There are known knowns. These are things we know that we know. There are known unknowns. That is to say, there are things that we know we don't know. But there are also unknown unknowns. There are things we don't know we don't know.
- Donald RumsfeldWriting it down makes it obvious. Organising is channeling the anxiety related to the vast quantity of really major unknowns in my future (including the 'unknown unknowns' - worrying about them came free with my anxiety!). It is also serving to focus me on something I can do, although it distracts me from more useful pursuits (I'm an expert procrastinator but this is ridiculous. I have heaps of uni work!) and it's a weird form of escapism, just like looking at IKEA catalogs where we imagine perfect lives for ourselves filled with light and swept floors.
So now I will try to get some uni work done without being quite as distracted by the various online rabbit holes. I will be a bit kinder to myself, now I know it's not just laziness that is pulling my attention away from what I need to do, acknowledge what the distraction is giving me and make time as I drift off to sleep to imagine a world where paperwork doesn't rule my life.
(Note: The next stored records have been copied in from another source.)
==> src/rtl/maquina_preparo.sv <==
// Drink-preparation sequencer: runs a timed per-drink recipe on a rising-edge "chosen" trigger.
// Outputs decode combinationally from the registered state and the latched drink code.
module maquina_preparo #(
  parameter logic [15:0] T_AQUECE  = 16'd500,
  parameter logic [15:0] T_PO      = 16'd200,
  parameter logic [15:0] T_CHA     = 16'd300,
  parameter logic [15:0] T_AGUA    = 16'd400,
  parameter logic [15:0] T_LEITE   = 16'd250,
  parameter logic [15:0] T_ESPUMA  = 16'd150,
  parameter logic [15:0] T_ENTREGA = 16'd100
) (
  input  logic       CLK,
  input  logic       RST_N,
  input  logic [1:0] SAIDA,
  input  logic [3:0] BEBIDA,
  input  logic       COPO,
  output logic       AQUECEDOR,
  output logic       V_PO,
  output logic       V_CHA,
  output logic       V_AGUA,
  output logic       V_LEITE,
  output logic       V_ESPUMA,
  output logic       OCUPADO,
  output logic       PRONTO,
  output logic       ERRO,
  output logic [3:0] FASE
);

  typedef enum logic [3:0] {
    OCIOSO    = 4'd0,
    AQUECE    = 4'd1,
    BASE      = 4'd2,
    AGUA      = 4'd3,
    LEITE     = 4'd4,
    ESPUMA    = 4'd5,
    ENTREGA   = 4'd6,
    CONCLUIDO = 4'd7,
    FALHA     = 4'd8
  } state_t;

  state_t      state, state_nxt;
  logic [15:0] cnt;
  logic [3:0]  drink;
  logic [3:0]  drink_nxt;
  logic [1:0]  saida_prev;
  logic        trig;
  logic        drink_ok;
  logic        in_phase_nxt;

  function automatic state_t next_phase(input state_t s, input logic [3:0] d);
    case (s)
      AQUECE:  next_phase = BASE;
      BASE:    next_phase = AGUA;
      AGUA:    next_phase = (d == 4'd2 || d == 4'd4) ? LEITE : ENTREGA;
      LEITE:   next_phase = (d == 4'd4) ? ESPUMA : ENTREGA;
      ESPUMA:  next_phase = ENTREGA;
      ENTREGA: next_phase = CONCLUIDO;
      default: next_phase = OCIOSO;
    endcase
  endfunction

  function automatic logic [15:0] phase_len(input state_t s, input logic [3:0] d);
    case (s)
      AQUECE:  phase_len = T_AQUECE;
      BASE:    phase_len = (d == 4'd3) ? T_CHA : T_PO;
      AGUA:    phase_len = T_AGUA;
      LEITE:   phase_len = T_LEITE;
      ESPUMA:  phase_len = T_ESPUMA;
      ENTREGA: phase_len = T_ENTREGA;
      default: phase_len = 16'd1;
    endcase
  endfunction

  assign trig     = (SAIDA == 2'b11) && (saida_prev != 2'b11) && (state == OCIOSO);
  assign drink_ok = (BEBIDA >= 4'd1) && (BEBIDA <= 4'd4);
  assign drink_nxt = trig ? BEBIDA : drink;
  assign in_phase_nxt = (state_nxt >= AQUECE) && (state_nxt <= ENTREGA);

  always_ff @(posedge CLK or negedge RST_N) begin
    if (!RST_N) begin
      state <= OCIOSO;
    end else begin
      state <= state_nxt;
    end
  end

  // Cup loss is tested before phase completion so it wins in the same cycle.
  always_comb begin
    state_nxt = state;
    case (state)
      OCIOSO: begin
        if (trig) begin
          state_nxt = (drink_ok && COPO) ? AQUECE : FALHA;
        end
      end
      AQUECE, BASE, AGUA, LEITE, ESPUMA, ENTREGA: begin
        if (!COPO) begin
          state_nxt = FALHA;
        end else if (cnt == 16'd0) begin
          state_nxt = next_phase(state, drink);
        end
      end
      CONCLUIDO, FALHA: begin
        if (!COPO) begin
          state_nxt = OCIOSO;
        end
      end
      default: state_nxt = OCIOSO;
    endcase
  end

  always_ff @(posedge CLK or negedge RST_N) begin
    if (!RST_N) begin
      cnt        <= 16'd0;
      drink      <= 4'd0;
      saida_prev <= 2'b00;
    end else begin
      saida_prev <= SAIDA;
      drink      <= drink_nxt;
      if (state_nxt != state && in_phase_nxt) begin
        cnt <= phase_len(state_nxt, drink_nxt) - 16'd1;
      end else if (cnt != 16'd0) begin
        cnt <= cnt - 16'd1;
      end
    end
  end

  always_comb begin
    AQUECEDOR = 1'b0;
    V_PO      = 1'b0;
    V_CHA     = 1'b0;
    V_AGUA    = 1'b0;
    V_LEITE   = 1'b0;
    V_ESPUMA  = 1'b0;
    OCUPADO   = 1'b0;
    PRONTO    = 1'b0;
    ERRO      = 1'b0;
    FASE      = state;
    case (state)
      AQUECE: begin
        AQUECEDOR = 1'b1;
        OCUPADO   = 1'b1;
      end
      BASE: begin
        V_PO    = (drink != 4'd3);
        V_CHA   = (drink == 4'd3);
        OCUPADO = 1'b1;
      end
      AGUA: begin
        AQUECEDOR = 1'b1;
        V_AGUA    = 1'b1;
        OCUPADO   = 1'b1;
      end
      LEITE: begin
        V_LEITE = 1'b1;
        OCUPADO = 1'b1;
      end
      ESPUMA: begin
        V_ESPUMA = 1'b1;
        OCUPADO  = 1'b1;
      end
      ENTREGA:   OCUPADO = 1'b1;
      CONCLUIDO: PRONTO  = 1'b1;
      FALHA:     ERRO    = 1'b1;
      default:   FASE    = state;
    endcase
  end

endmodule
$ cat src/rtl/dac_x0504_pkg.sv
// -----------------------------------------------------------------------------
// dac_x0504_pkg
// Shared constants and types for the DACx0504 update sequencer.
//   - register addresses of the DAC interface's OPB write port
//   - default TRIGGER data word (LDAC bit)
//   - sequencer state encoding
//   - dac_addr(): channel index -> DACn register address
// Optional feature macro used by files importing this package: DAC_SLEW_LIMIT_EN
// -----------------------------------------------------------------------------
package dac_x0504_pkg;

   localparam int NUM_CH = 4;

   localparam logic [3:0] ADDR_DAC0    = 4'h8;
   localparam logic [3:0] ADDR_DAC1    = 4'h9;
   localparam logic [3:0] ADDR_DAC2    = 4'hA;
   localparam logic [3:0] ADDR_DAC3    = 4'hB;
   localparam logic [3:0] ADDR_TRIGGER = 4'h5;

   localparam logic [15:0] TRIG_WORD_DEFAULT = 16'h0010;

   typedef enum logic [2:0] {
      ST_IDLE  = 3'd0,
      ST_SCAN  = 3'd1,
      ST_WRITE = 3'd2,
      ST_GAP   = 3'd3,
      ST_TRIG  = 3'd4,
      ST_TGAP  = 3'd5,
      ST_FIN   = 3'd6
   } seq_state_t;

   // DAC0..DAC3 registers are contiguous, so the address is a plain offset.
   function automatic logic [3:0] dac_addr(input logic [1:0] ch);
      return ADDR_DAC0 + {2'b00, ch};
   endfunction

endpackage

$ cat src/rtl/dac_slew_step.sv
// -----------------------------------------------------------------------------
// dac_slew_step
// Combinational next-code computation for one DAC channel.
// Ports:
//   shadow    in  16  last code written to this channel
//   target    in  16  requested setpoint
//   valid     in  1   shadow holds a code actually written since reset
//   next_code out 16  code to write in the next frame
// Macro DAC_SLEW_LIMIT_EN:
//   defined   - next_code = target clamped to shadow +/- SLEW_STEP (unsigned,
//               never wraps); an invalid shadow jumps straight to target.
//   undefined - next_code = target.
// -----------------------------------------------------------------------------
module dac_slew_step
   import dac_x0504_pkg::*;
#(
   parameter logic [15:0] SLEW_STEP = 16'd64
)
(
   input  logic [15:0] shadow,
   input  logic [15:0] target,
   input  logic        valid,
   output logic [15:0] next_code
);

`ifdef DAC_SLEW_LIMIT_EN
   // Distances are taken in the direction of travel, so shadow +/- SLEW_STEP
   // is only formed when it lies strictly between shadow and target: no wrap.
   always_comb begin
      next_code = target;
      if (valid) begin
         if (target > shadow) begin
            if ((target - shadow) > SLEW_STEP) next_code = shadow + SLEW_STEP;
         end else begin
            if ((shadow - target) > SLEW_STEP) next_code = shadow - SLEW_STEP;
         end
      end
   end
`else
   logic [32:0] unused_slew;
   assign unused_slew = {valid, shadow, SLEW_STEP};
   assign next_code   = target;
`endif

endmodule

$ cat src/rtl/dac_update_sequencer.sv
// -----------------------------------------------------------------------------
// dac_update_sequencer
// Upstream master for the DACx0504 SPI interface. Turns four channel setpoints
// into time-paced OPB register writes (DAC0..DAC3, then TRIGGER) so that all
// DAC outputs update together on the LDAC trigger.
//
// Ports:
//   OPB_CLK    in  1      single clock
//   OPB_RST_N  in  1      asynchronous active-low reset
//   SETPOINT   in  64     {ch3,ch2,ch1,ch0} 16-bit target codes
//   SP_LOAD    in  1      pulse: latch SETPOINT into the target registers
//   CH_MASK    in  4      channel enable; 0 = channel never written
//   START      in  1      pulse: request one update frame
//   PERIOD     in  PER_W  auto-frame interval in cycles; 0 = auto off
//   M_WE       out 1      one-cycle write strobe to the DAC interface
//   M_ADDR     out 4      register address (8..B = DAC0..3, 5 = TRIGGER)
//   M_DI       out 16     write data
//   BUSY       out 1      high from frame accept until the cycle after DONE
//   DONE       out 1      one-cycle pulse at frame end
//   FRAME_CNT  out 16     completed frames, wraps
//   DBG_STATE  out 3      current sequencer state (seq_state_t encoding)
//
// Handshake: the write port is strobe-only. M_ADDR/M_DI are valid exactly in
// the cycle M_WE=1 and hold their last value otherwise; the DAC interface has
// no ready, so flow control is purely temporal: M_WE pulses within a frame are
// exactly GAP_CYCLES apart (start to start), and DONE comes GAP_CYCLES-1
// cycles after the TRIGGER write.
//
// Optional feature macro: DAC_SLEW_LIMIT_EN (per-frame slew limiting with
// automatic re-run until every enabled channel reaches its target).
// -----------------------------------------------------------------------------
module dac_update_sequencer
   import dac_x0504_pkg::*;
#(
   parameter int          GAP_CYCLES = 256,
   parameter logic [15:0] TRIG_WORD  = TRIG_WORD_DEFAULT,
   parameter logic [15:0] SLEW_STEP  = 16'd64,
   parameter int          PER_W      = 24
)
(
   input  logic             OPB_CLK,
   input  logic             OPB_RST_N,
   input  logic [63:0]      SETPOINT,
   input  logic             SP_LOAD,
   input  logic [3:0]       CH_MASK,
   input  logic             START,
   input  logic [PER_W-1:0] PERIOD,
   output logic             M_WE,
   output logic [3:0]       M_ADDR,
   output logic [15:0]      M_DI,
   output logic             BUSY,
   output logic             DONE,
   output logic [15:0]      FRAME_CNT,
   output logic [2:0]       DBG_STATE
);

   localparam int GAP_W = (GAP_CYCLES > 2) ? $clog2(GAP_CYCLES) : 1;
   // Last value of the gap counter: WRITE/TRIG occupy one cycle and SCAN one
   // more, so the wait itself is GAP_CYCLES-2 cycles long.
   localparam logic [GAP_W-1:0] GAP_LAST = GAP_W'(GAP_CYCLES - 2);

   seq_state_t       state;
   logic [15:0]      target     [NUM_CH];
   logic [15:0]      shadow     [NUM_CH];
   logic [NUM_CH-1:0] shadow_vld;
   logic [15:0]      next_code  [NUM_CH];
   logic [NUM_CH-1:0] need_wr;
   logic [2:0]       scan_from;
   logic             wrote;
   logic             pending;
   logic [GAP_W-1:0] gap_cnt;
   logic             gap_done;
   logic [PER_W-1:0] per_cnt;
   logic             per_tick;
   logic             frame_req;
   logic             rerun;
   logic             sel_found;
   logic [1:0]       sel_idx;

   // ---------------------------------------------------------------- targets
   always_ff @(posedge OPB_CLK or negedge OPB_RST_N) begin
      if (!OPB_RST_N) begin
         for (int i = 0; i < NUM_CH; i++) target[i] <= '0;
      end else if (SP_LOAD) begin
         for (int i = 0; i < NUM_CH; i++) target[i] <= SETPOINT[16*i +: 16];
      end
   end

   // ---------------------------------------------------------- period timer
   // Free-running so that a tick landing mid-frame is remembered as pending.
   assign per_tick = (PERIOD != '0) && (per_cnt >= (PERIOD - 1'b1));

   always_ff @(posedge OPB_CLK or negedge OPB_RST_N) begin
      if (!OPB_RST_N) begin
         per_cnt <= '0;
      end else if ((PERIOD == '0) || per_tick) begin
         per_cnt <= '0;
      end else begin
         per_cnt <= per_cnt + 1'b1;
      end
   end

   assign frame_req = START || per_tick;

   // ---------------------------------------------------- per-channel next code
   for (genvar g = 0; g < NUM_CH; g++) begin : g_ch
      dac_slew_step #(
         .SLEW_STEP (SLEW_STEP)
      ) u_step (
         .shadow    (shadow[g]),
         .target    (target[g]),
         .valid     (shadow_vld[g]),
         .next_code (next_code[g])
      );
      assign need_wr[g] = CH_MASK[g] && (!shadow_vld[g] || (next_code[g] != shadow[g]));
   end

   // Lowest channel at or above scan_from that still needs a write.
   always_comb begin
      sel_found = 1'b0;
      sel_idx   = 2'd0;
      for (int i = NUM_CH - 1; i >= 0; i--) begin
         if (need_wr[i] && (3'(i) >= scan_from)) begin
            sel_found = 1'b1;
            sel_idx   = 2'(i);
         end
      end
   end

`ifdef DAC_SLEW_LIMIT_EN
   // Any enabled channel still short of its target forces another frame.
   always_comb begin
      rerun = 1'b0;
      for (int i = 0; i < NUM_CH; i++) begin
         if (CH_MASK[i] && (!shadow_vld[i] || (shadow[i] != target[i]))) rerun = 1'b1;
      end
   end
`else
   assign rerun = 1'b0;
`endif

   assign gap_done = (gap_cnt == GAP_LAST);

   // ------------------------------------------------------------------- FSM
   always_ff @(posedge OPB_CLK or negedge OPB_RST_N) begin
      if (!OPB_RST_N) begin
         state      <= ST_IDLE;
         M_WE       <= 1'b0;
         M_ADDR     <= '0;
         M_DI       <= '0;
         BUSY       <= 1'b0;
         DONE       <= 1'b0;
         FRAME_CNT  <= '0;
         pending    <= 1'b0;
         wrote      <= 1'b0;
         scan_from  <= '0;
         gap_cnt    <= '0;
         shadow_vld <= '0;
         for (int i = 0; i < NUM_CH; i++) shadow[i] <= '0;
      end else begin
         M_WE <= 1'b0;
         DONE <= 1'b0;

         // Single-depth request memory; IDLE and FIN consume requests directly.
         if (frame_req && (state != ST_IDLE) && (state != ST_FIN)) pending <= 1'b1;

         case (state)
            ST_IDLE: begin
               if (frame_req || pending) begin
                  state     <= ST_SCAN;
                  BUSY      <= 1'b1;
                  pending   <= 1'b0;
                  wrote     <= 1'b0;
                  scan_from <= '0;
               end
            end

            ST_SCAN: begin
               if (sel_found) begin
                  M_WE                <= 1'b1;
                  M_ADDR              <= dac_addr(sel_idx);
                  M_DI                <= next_code[sel_idx];
                  shadow[sel_idx]     <= next_code[sel_idx];
                  shadow_vld[sel_idx] <= 1'b1;
                  scan_from           <= {1'b0, sel_idx} + 3'd1;
                  wrote               <= 1'b1;
                  state               <= ST_WRITE;
               end else if (wrote) begin
                  M_WE   <= 1'b1;
                  M_ADDR <= ADDR_TRIGGER;
                  M_DI   <= TRIG_WORD;
                  state  <= ST_TRIG;
               end else begin
                  // Nothing changed: finish without touching LDAC.
                  DONE      <= 1'b1;
                  FRAME_CNT <= FRAME_CNT + 16'd1;
                  state     <= ST_FIN;
               end
            end

            ST_WRITE: begin
               gap_cnt <= GAP_W'(1);
               state   <= (GAP_CYCLES == 2) ? ST_SCAN : ST_GAP;
            end

            ST_GAP: begin
               if (gap_done) state <= ST_SCAN;
               else          gap_cnt <= gap_cnt + 1'b1;
            end

            ST_TRIG: begin
               gap_cnt <= GAP_W'(1);
               if (GAP_CYCLES == 2) begin
                  DONE      <= 1'b1;
                  FRAME_CNT <= FRAME_CNT + 16'd1;
                  state     <= ST_FIN;
               end else begin
                  state <= ST_TGAP;
               end
            end

            ST_TGAP: begin
               if (gap_done) begin
                  DONE      <= 1'b1;
                  FRAME_CNT <= FRAME_CNT + 16'd1;
                  state     <= ST_FIN;
               end else begin
                  gap_cnt <= gap_cnt + 1'b1;
               end
            end

            ST_FIN: begin
               // Back-to-back frame: BUSY stays high, next SCAN is the next cycle.
               if (frame_req || pending || rerun) begin
                  state     <= ST_SCAN;
                  pending   <= 1'b0;
                  wrote     <= 1'b0;
                  scan_from <= '0;
               end else begin
                  state <= ST_IDLE;
                  BUSY  <= 1'b0;
               end
            end

            default: state <= ST_IDLE;
         endcase
      end
   end

   assign DBG_STATE = state;

endmodule
$ cat config.mk
export PLATFORM = sky130hd
export DESIGN_NAME = dac_update_sequencer
export DESIGN_NICKNAME = d
export VERILOG_FILES = /design/src/rtl/dac_x0504_pkg.sv /design/src/rtl/dac_slew_step.sv /design/src/rtl/dac_update_sequencer.sv
export SDC_FILE = /design/constraint.sdc
export NUM_CORES = 1
export LEC_CHECK = 0
export ABC_AREA = 1
export BUFFER_PORTS_ARGS = -buffer_cell sky130_fd_sc_hd__buf_2
export CAP_MARGIN = 20
export CORE_UTILIZATION = 40
export CTS_CLUSTER_SIZE = 30
export DETAILED_ROUTE_END_ITERATION = 10
export SKIP_CTS_REPAIR_TIMING = 1
export SYNTH_ARGS = -nofsm -noshare
export SYNTH_HDL_FRONTEND = slang
export SYNTH_SLANG_ARGS = --single-unit
export TNS_END_PERCENT = 20
$ cat constraint.sdc
create_clock -name OPB_CLK -period 5.8 [get_ports OPB_CLK]
set_input_delay 0.87 -clock OPB_CLK [delete_from_list [all_inputs] [get_ports OPB_CLK]]
set_output_delay 0.87 -clock OPB_CLK [all_outputs]
set_load 0.02 [all_outputs]
==> results of run 1 <==
worst max-delay path: stages:
cell                      delay, ps
sky130_fd_sc_hd__buf_2           90
sky130_fd_sc_hd__inv_1          110
sky130_fd_sc_hd__ha_1           200
sky130_fd_sc_hd__inv_1           60
sky130_fd_sc_hd__nor3_1         260
sky130_fd_sc_hd__nand2_1        180
sky130_fd_sc_hd__nor3_1         160
sky130_fd_sc_hd__inv_1          100
sky130_fd_sc_hd__nor3_2         150
sky130_fd_sc_hd__nand3_1        170
sky130_fd_sc_hd__nor3_2         190
sky130_fd_sc_hd__nand3_1         90
sky130_fd_sc_hd__o21ai_0         90
sky130_fd_sc_hd__inv_1           70
sky130_fd_sc_hd__ha_1           270
sky130_fd_sc_hd__nand2_1         60
sky130_fd_sc_hd__nor2_1         140
sky130_fd_sc_hd__nand2_1         90
sky130_fd_sc_hd__nor2_1          90
sky130_fd_sc_hd__nand3_1         80
sky130_fd_sc_hd__nand2_1         90
sky130_fd_sc_hd__nor2_1          40
sky130_fd_sc_hd__buf_4          180
sky130_fd_sc_hd__inv_1          360
sky130_fd_sc_hd__a21oi_1         80
sky130_fd_sc_hd__o21a_1         120
flip-flops by register name, summed over array words and instances (netlist names):
name / flops
shadow_vld: 4
shadow: 64
M_DI: 16
BUSY: 1
target: 64
DONE: 1
per_cnt: 24
wrote: 1
pending: 1
DBG_STATE: 3
scan_from: 3
M_WE: 1
gap_cnt: 8
FRAME_CNT: 16
M_ADDR: 4
per-stage QoR:
| stage | hold slack [ps] | total power (W) | instance area (um^2) | setup slack (ps) | utilization [%] |
|---|---|---|---|---|---|
| after floorplan | 422 | 0.00394 | 11600 | 1900 | - |
| after global placement | 435 | 0.00455 | 12600 | 1380 | 44.0 |
| after detailed placement | 441 | 0.00460 | 12600 | 1260 | 44.0 |
| after CTS | 457 | 0.00622 | 13400 | 1800 | 46.9 |
| after global routing | 475 | 0.00663 | 13400 | 1350 | 46.9 |
| final | 407 | 0.00617 | 13400 | 1810 | 46.9 |
report_power, final:
part / switching (W) / internal [W]
registers: 0.000306 / 0.00187
logic: 0.00165 / 0.000742
clock network: 0.000620 / 0.000978
total: 0.00257 / 0.00359
layer usage:
layer	vias to the layer above	global-route usage (%)	share of wire, %
met5	-	0	0
met2	221	34.5	47
met4	0	5.32	2.6
li1	4917	-	-
met3	47	2.68	4.0
met1	4561	28.0	47
cells in the mapped netlist, drive strengths merged:
cell,n
a211oi,3
ha,34
o21a,2
a21oi,31
nand4,12
nand3,179
nor3b,1
nand3b,7
mux2,22
nor2,106
nor3,29
o21ai,90
xor2,30
clkbuf,13
dfrtp,211
inv,157
or2,3
and3,1
nor4,3
o22ai,2
buf,26
xnor2,28
o211ai,2
nand2,458
path summary, 6_finish.rpt:
path / start / to / depth (start not counted) / slack, ps
worst min register to register: shadow_vld[3] / shadow_vld[3] / 2 / 460
worst max register to register: target[26] / shadow[9] / 17 / 2060
min in group OPB_CLK: shadow_vld[3] / shadow_vld[3] / 2 / 460
worst max-delay path: PERIOD[0] / per_cnt[20] / 26 / 1810
worst min-delay path: OPB_RST_N / per_cnt[17] / 1 / 410
max in group asynchronous: OPB_RST_N / target[52] / 2 / 4300
final cells by class:
cell class                 instances  share of cell area [%]
multi-input combinational       1043                    40.9
clock buffer                      38                    5.61
tap                              384                    3.58
clock inverter                     6                   0.680
timing repair buffer             140                    5.45
inverter                         157                    4.48
sequential                       211                    39.3
logic make-up after synthesis:
kind of cell / count (synthesis) / synth area share [%]
buf+inv: 196 / 7.42
flops: 211 / 45.4
simple gates: 799 / 31.3
xor+xnor: 58 / 4.37
mux: 22 / 2.13
fa+ha+maj: 34 / 3.66
compound gates: 130 / 5.76
layout by cell type, fill, tap and decap left out, drive strengths merged:
cell | netlist | routed
nand2 | 458 | 458
dfrtp | 211 | 211
nand3 | 179 | 179
inv | 157 | 157
buf | 26 | 139
nor2 | 106 | 106
o21ai | 90 | 90
clkbuf | 13 | 39
ha | 34 | 34
a21oi | 31 | 31
xor2 | 30 | 30
nor3 | 29 | 29
xnor2 | 28 | 28
mux2 | 22 | 22
nand4 | 12 | 12
nand3b | 7 | 7
clkinv | 0 | 4
nor4 | 3 | 3
a211oi | 3 | 3
or2 | 3 | 3
o22ai | 2 | 2
o211ai | 2 | 2
o21a | 2 | 2
bufinv | 0 | 2
nor3b | 1 | 1
and3 | 1 | 1
==> results.yml, run 1 <==
clock_tree:
  number_of_sinks_on_the_clock_net: 211
  clock_root_cell: "sky130_fd_sc_hd__clkbuf_16"
  clock_transition_time_at_the_flip_flop_clock_pins_of_the_worst_setup_and_hold_paths_ps: 60
  worst_skew_pair.late_latency_ps: 530
  max_h_tree_level: 1
  cts_buffer_depth: 3
  cts_tree: "built"
  cts_made_buffers: 24
synthesis:
  synth_area_leaders: "sky130_fd_sc_hd__dfrtp_1 (45%), sky130_fd_sc_hd__nand2_1 (14%), sky130_fd_sc_hd__nand3_1 (7.0%)"
  synth_top_cell_area_share_pct: 45.4
  synthesis.yosys.warnings: 0
  synthDominantAreaCellType: "sky130_fd_sc_hd__dfrtp_1"
  seq_cells_post_synth: 211
  syn-mean-instance-area_um2: 8.02
  mappedNetlistArea_um2: 11600
  ys_seq_area_share_pct: 45.4
  syn_nets: 1580
  netlist-cell-type-count: 41
  syn-instance-count: 1450
placed_design:
  gp_congestion: 0.820
  io_buffer_count: 137
  post-place-cells: 1935
  dp_hpwl_um: 21100
global_route:
  gr_ovfl_total: 0
  pin_count_of_the_biggest_net_entering_global_routing: 109
  first_pass_grt_wire_length_um: 49800
  first_global_vias: 9578
  global_route_usage_over_all_layers_pct: 20.6
  number_of_antenna_violations_at_the_first_check_in_global_routing: 0
finish:
  finish.net_count: 1707
  area_of_combinational_cells_with_multiple_inputs_um2: 5490
  drive_gt1_share_pct: 15.7
  area.growth.synth_to_final_pct: 15.4
  regArea_um2: 5280
  layoutNonFillerInstCount: 1979
  n_diodes: 0
  n_fill_cell: 2863
worst_setup_path:
  crit_path_end_kind: "register"
  path_max_fanout: 16
  worst-endpoint-required_ps: 6200
  crit_path_start_kind: "input port"
  worst-setup-path-type: "input port to register"
  cp_data_arrival_time_ps: 4390
sta:
  relSlewSlack_pct: 38.5
  worst-slew-pin-transition_ps: 920
  clock-skew-final_ps: 31.3
  final_worst_path_period_share_pct: 68.9
  maxSlewViolCount: 0
  final.min_clock_period_ps: 3990
  fmax_ghz: 0.250
  hold_violations: 0
  fin_setup_tns_ps: 0
  report.final.setup_viol: 0
  rsz0062_at_grt: "no"
detailed_routing:
  routed-via-count: 9746
  vias_per_cell: 4.92
  wl_per_cell_um: 15.1
  detail_route.iter0.violations: 621
  route.final.wire_length_um: 30000
  antenna_violating_nets_left: 0
  drcViolationCount: 0
  dr_pass1_iterations: 5
die:
  dieHeight_um: 173
  fp.dieArea_um2: 29800
  boundaryPins: 138
  floorplan.initialDensity_pct: 40.7
  placeableCoreArea_um2: 28600
  die_x_um: 173
  core.rowCount: 62
power_and_ir_drop:
  vdd.ir_drop.worst_v: 0.000297
  power_density_nw_per_um2: 459
  power_leakage_nw: 6.83
hold_path:
  type_of_the_worst_min_delay_path: "input port to async pin"
outcome:
  status: "complete, no violations"
flow_run:
  drv.max_cap_violation_count: 0
Power figures use the tool's default switching activity.
==> inputs of run 2 (changes only) <==
- ABC_AREA: 1 -> 0
- clock period: 5.8 -> 3.4 ns (I/O delays scaled with it)
==> run 2 against run 1 <==
Compared with the run above:
- the run now ends with design-rule violations, negative setup slack left
- clock skew shrank 15 ps
- critical path type unchanged
- critical path depth shrank 11
- routed wire length shrank 13%
- worst hold slack lost 400 ps
- sequential share of layout area grew 0.48 points
- cell count shrank 27%
- clock power grew 61%
- synthesized cell count shrank 37%
- clock-buffer cell count shrank 1
- synthesized area shrank 7.5%
- largest power group is now registers
- sequential cell count is the same
- register-to-register slack lost 1800 ps
- critical endpoint is now BUSY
At least one thing is for sure, I now know I want an A5 sized planner with a whole heap of fancy custom inserts from Etsy.
UPDATE: Tuesday morning
I realised at ten past one this morning that I had just spent 5 hours looking at folders, after countless hours over the weekend. I peeled my eyes away from the computer and went to bed, only to lie there awake and bug-eyed for another hour or so. Either the anxiety is out of control, I have a very special procrastination superpower, it's a weird ADD symptom or I'm having the most boring manic episode in history. Not sure whether to ask for dexies, benzos, mood stabilisers or just give myself a swift smack around the chops for being lazy. I will ask kind Dr S when I see him.